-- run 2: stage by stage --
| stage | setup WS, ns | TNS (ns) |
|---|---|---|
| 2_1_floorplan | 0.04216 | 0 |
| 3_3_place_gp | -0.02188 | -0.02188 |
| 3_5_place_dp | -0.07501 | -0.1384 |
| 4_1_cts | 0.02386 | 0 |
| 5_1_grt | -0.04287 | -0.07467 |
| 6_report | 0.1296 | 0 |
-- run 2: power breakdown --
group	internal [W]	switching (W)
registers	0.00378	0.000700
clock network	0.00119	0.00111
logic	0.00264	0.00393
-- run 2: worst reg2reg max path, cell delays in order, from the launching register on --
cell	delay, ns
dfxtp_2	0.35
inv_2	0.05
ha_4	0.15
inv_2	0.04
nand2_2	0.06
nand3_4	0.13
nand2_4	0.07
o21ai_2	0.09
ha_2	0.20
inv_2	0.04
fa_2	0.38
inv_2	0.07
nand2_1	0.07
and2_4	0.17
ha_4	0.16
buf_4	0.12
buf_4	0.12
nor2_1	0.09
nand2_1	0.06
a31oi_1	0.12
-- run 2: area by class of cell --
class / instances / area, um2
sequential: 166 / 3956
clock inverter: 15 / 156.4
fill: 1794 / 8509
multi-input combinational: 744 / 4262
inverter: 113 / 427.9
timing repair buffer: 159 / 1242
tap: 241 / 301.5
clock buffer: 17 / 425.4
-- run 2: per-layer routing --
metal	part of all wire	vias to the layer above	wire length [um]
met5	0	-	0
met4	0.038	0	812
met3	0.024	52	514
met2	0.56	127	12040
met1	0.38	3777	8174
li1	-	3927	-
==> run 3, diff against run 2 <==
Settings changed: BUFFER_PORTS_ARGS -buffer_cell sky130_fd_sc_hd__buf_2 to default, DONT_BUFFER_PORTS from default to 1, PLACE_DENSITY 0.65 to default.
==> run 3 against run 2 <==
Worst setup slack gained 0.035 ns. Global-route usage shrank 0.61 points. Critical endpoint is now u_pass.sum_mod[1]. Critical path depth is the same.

- - - - -

▶ Your goal
Could you return the complete set of entries exactly?

▶ Answer space
-- run 2: stage by stage --
| stage | setup WS, ns | TNS (ns) |
|---|---|---|
| 2_1_floorplan | 0.04216 | 0 |
| 3_3_place_gp | -0.02188 | -0.02188 |
| 3_5_place_dp | -0.07501 | -0.1384 |
| 4_1_cts | 0.02386 | 0 |
| 5_1_grt | -0.04287 | -0.07467 |
| 6_report | 0.1296 | 0 |
-- run 2: power breakdown --
group	internal [W]	switching (W)
registers	0.00378	0.000700
clock network	0.00119	0.00111
logic	0.00264	0.00393
-- run 2: worst reg2reg max path, cell delays in order, from the launching register on --
cell	delay, ns
dfxtp_2	0.35
inv_2	0.05
ha_4	0.15
inv_2	0.04
nand2_2	0.06
nand3_4	0.13
nand2_4	0.07
o21ai_2	0.09
ha_2	0.20
inv_2	0.04
fa_2	0.38
inv_2	0.07
nand2_1	0.07
and2_4	0.17
ha_4	0.16
buf_4	0.12
buf_4	0.12
nor2_1	0.09
nand2_1	0.06
a31oi_1	0.12
-- run 2: area by class of cell --
class / instances / area, um2
sequential: 166 / 3956
clock inverter: 15 / 156.4
fill: 1794 / 8509
multi-input combinational: 744 / 4262
inverter: 113 / 427.9
timing repair buffer: 159 / 1242
tap: 241 / 301.5
clock buffer: 17 / 425.4
-- run 2: per-layer routing --
metal	part of all wire	vias to the layer above	wire length [um]
met5	0	-	0
met4	0.038	0	812
met3	0.024	52	514
met2	0.56	127	12040
met1	0.38	3777	8174
li1	-	3927	-
==> run 3, diff against run 2 <==
Settings changed: BUFFER_PORTS_ARGS -buffer_cell sky130_fd_sc_hd__buf_2 to default, DONT_BUFFER_PORTS from default to 1, PLACE_DENSITY 0.65 to default.
==> run 3 against run 2 <==
Worst setup slack gained 0.035 ns. Global-route usage shrank 0.61 points. Critical endpoint is now u_pass.sum_mod[1]. Critical path depth is the same.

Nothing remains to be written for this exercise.